Il fraintendimento è di norma l’effetto d’una qualche superficialità, e questo non può non valere anche per il noto brano del Maestro Minghi.
Ad esempio, quando l’Amore – quello con la “A” maiuscola, dalle radici etimologiche “eterne” – (all’apparenza) se ne va, non è che siamo noi a non saperne scorgerne l’immutabile permanenza?
Amedeo Minghi non se lo spiega. Lo lascia sorpreso che Vattene amore, la sua hit del 1990 portata a Sanremo con Mietta, sia usata come sottofondo ai video dei matrimoni… «Beh, tutti se la dedicano spesso, ma il titolo è abbastanza esplicativo: Vattene amore», racconta il cantautore che ieri ha pubblicato «Navi o marinai». «Questo brano nuovo vuole essere un messaggio di speranza. Le canzoni che scrivo non hanno quasi mai traiettorie precise, ma ho sentito l’esigenza di affidare a questa canzone il mio abbraccio».
Nel testo parla di «vinti o vincitori», «prede o predatori…». Nella vita da che parte si è trovato?
«Direi un pareggio, usando una termologia calcistica. A volte ci si immagina vinti e ci si scopre poi vincitori, o viceversa. È ciò che accade alle canzoni. A volte hanno bisogno di tempo per essere capite e avere fortuna».
Come «Vattene amore» celebrata all’ultimo Sanremo dal duetto fra Elodie e Fiorello?

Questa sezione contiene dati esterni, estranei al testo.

--- src/rtl/uart_regbank.sv ---
module uart_regbank
    import uart_rb_pkg::*;
#(
    parameter logic [DIV_W-1:0] DIV_RST = 16'h0002
) (
    input  logic              clk,
    input  logic              rst_n,
    input  logic [ADDR_W-1:0] req_addr,
    input  logic [2:0]        req_cmd,
    input  logic [DATA_W-1:0] req_wdata,
    output logic              cmd_accept,
    output logic [DATA_W-1:0] resp_data,
    output logic [1:0]        resp_code,
    output logic              irq_out,
    input  logic              rx_strobe,
    input  logic [DATA_W-1:0] rx_byte,
    input  logic              tx_take,
    input  logic              tx_busy,
    output logic              tx_full,
    output logic [DATA_W-1:0] tx_data,
    output logic [DIV_W-1:0]  divisor,
    output logic [DATA_W-1:0] line_ctrl
);
    localparam int DLAB_BIT = DATA_W - 1;
    localparam int OUT2_BIT = 3;

    bank_t             s_q, s_d;
    reg_sel_e          sel;
    logic              wr_en, rd_en;
    logic [DATA_W-1:0] iir_val, lsr_val, rd_mux;
    logic              rd_rbr, wr_thr;

    uart_ocp_decode i_dec (
        .addr   (req_addr),
        .cmd    (req_cmd),
        .dlab   (s_q.lcr[DLAB_BIT]),
        .sel    (sel),
        .wr_en  (wr_en),
        .rd_en  (rd_en),
        .accept (cmd_accept),
        .resp   (resp_code)
    );

    uart_irq_prio i_irq (
        .rda_pend  (s_q.ier[0] & s_q.dr),
        .thre_pend (s_q.ier[1] & s_q.thre_flag),
        .out2      (s_q.out2),
        .iir       (iir_val),
        .irq       (irq_out)
    );

    // Status and read path come from the current state.
    always_comb begin
        lsr_val = {1'b0, (~s_q.thr_full & ~tx_busy), ~s_q.thr_full,
                   3'b000, s_q.oe, s_q.dr};
        rd_mux = '0;
        case (sel)
            SEL_RXTX: rd_mux = s_q.rbr;
            SEL_IER:  rd_mux = {6'b0, s_q.ier};
            SEL_DLL:  rd_mux = s_q.dll;
            SEL_DLM:  rd_mux = s_q.dlm;
            SEL_IIR:  rd_mux = iir_val;
            SEL_LCR:  rd_mux = s_q.lcr;
            SEL_MCR:  rd_mux = {4'b0, s_q.out2, 3'b0};
            SEL_LSR:  rd_mux = lsr_val;
            SEL_MSR:  rd_mux = '0;
            default:  rd_mux = s_q.scr;
        endcase
        resp_data = rd_en ? rd_mux : '0;
    end

    // Next-state computation.
    always_comb begin
        s_d    = s_q;
        rd_rbr = rd_en && (sel == SEL_RXTX);
        wr_thr = wr_en && (sel == SEL_RXTX);

        // read side effects
        if (rd_rbr) s_d.dr = 1'b0;
        if (rd_en && sel == SEL_LSR) s_d.oe = 1'b0;
        if (rd_en && sel == SEL_IIR && iir_val == IIR_THRE) s_d.thre_flag = 1'b0;

        // transmitter takes the holding byte
        if (tx_take && s_q.thr_full) begin
            s_d.thr_full  = 1'b0;
            s_d.thre_flag = 1'b1;
        end

        // receiver delivers a byte
        if (rx_strobe) begin
            s_d.rbr = rx_byte;
            if (s_q.dr && !rd_rbr) s_d.oe = 1'b1;
            s_d.dr = 1'b1;
        end

        // host writes
        if (wr_en) begin
            case (sel)
                SEL_RXTX: begin
                    s_d.thr       = req_wdata;
                    s_d.thr_full  = 1'b1;
                    s_d.thre_flag = 1'b0;
                end
                SEL_IER: begin
                    s_d.ier = req_wdata[1:0];
                    if (!s_q.ier[1] && req_wdata[1] && !s_q.thr_full)
                        s_d.thre_flag = 1'b1;
                end
                SEL_DLL: s_d.dll  = req_wdata;
                SEL_DLM: s_d.dlm  = req_wdata;
                SEL_LCR: s_d.lcr  = req_wdata;
                SEL_MCR: s_d.out2 = req_wdata[OUT2_BIT];
                SEL_SCR: s_d.scr  = req_wdata;
                default: ;
            endcase
        end
    end

    always_ff @(posedge clk) begin
        if (!rst_n) begin
            s_q           <= '0;
            s_q.dll       <= DIV_RST[DATA_W-1:0];
            s_q.dlm       <= DIV_RST[DIV_W-1:DATA_W];
        end else begin
            s_q <= s_d;
        end
    end

    assign tx_full   = s_q.thr_full;
    assign tx_data   = s_q.thr;
    assign divisor   = {s_q.dlm, s_q.dll};
    assign line_ctrl = s_q.lcr;

    // Handshake
    assert_read_dva_R2: assert property (@(posedge clk) disable iff (!rst_n)
        (req_cmd == CMD_RD) |-> (cmd_accept && resp_code == RESP_DVA));
    assert_idle_null_R2: assert property (@(posedge clk) disable iff (!rst_n)
        (req_cmd == CMD_IDLE) |-> (!cmd_accept && resp_code == RESP_NULL));
    // Transmit holding
    assert_thr_write_full_R4: assert property (@(posedge clk) disable iff (!rst_n)
        (wr_en && sel == SEL_RXTX) |=> tx_full);
    // Receive buffer
    assert_rbr_read_clears_R5: assert property (@(posedge clk) disable iff (!rst_n)
        (rd_en && sel == SEL_RXTX && !rx_strobe) |=> !s_q.dr);
    assert_overrun_sets_R6: assert property (@(posedge clk) disable iff (!rst_n)
        (rx_strobe && s_q.dr && !(rd_en && sel == SEL_RXTX)) |=> s_q.oe);
    // Interrupt
    assert_irq_gate_R10: assert property (@(posedge clk) disable iff (!rst_n)
        !s_q.out2 |-> !irq_out);
    assert_irq_code_R9: assert property (@(posedge clk) disable iff (!rst_n)
        irq_out |-> (iir_val[0] == 1'b0));
endmodule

«Sono stati bravi e disinvolti. Li ho ringraziati. Quel brano nasce dal dialogo incessante di due visionari, io e Pasquale Panella. Il successo e la popolarità raggiunta hanno frantumato il significato stesso di questo raffinatissimo brano. Meglio così».
È vero che il «trottolino amoroso» viene dalle Nozze di Figaro di Mozart e il «gattino annaffiato» dalla pubblicità della Barilla?
«È una canzone piena di riferimenti e allusioni, ma come tutti i successi viene strappata agli autori e diventa del pubblico. Dentro c’è il “farfallone amoroso” mozartiano come riferimenti a pubblicità smielate dell’epoca».
La pandemia le ha dato più tempo per scrivere o le ha tolto stimoli?
«È un periodo delicato a livello mondiale. Ci mancano le abitudini di sempre. Siamo tutti più fragili e più soli. Non ho avuto lo slancio di scrivere o di progettare. L’ispirazione accade sempre un attimo dopo l’esperienze “forti”. Siamo ancora nella tempesta».
«1950» raccontava l’Italia del Dopoguerra. C’è bisogno di una Serenella per il post-pandemia?
«Serenella è ancora oggi una ragazza modernissima: ha gli occhi spalancati verso il futuro. Ci racconterà ancora molto».
Le piace la nuova generazioni di cantautori emersa con lo streaming?
«Gli arrangiamenti sono il loro punto di forza. Un tempo si partiva al pianoforte o alla chitarra e si facevano sentire melodie; dovevamo essere riconoscibili con la nostra voce. Oggi i cantautori nascono in un mondo fatto di immagini e pertanto hanno un approccio diverso. Ad esempio i testi hanno bisogno di più parole e spesso sono molto più colti e profondi di ciò che la mia generazione produceva».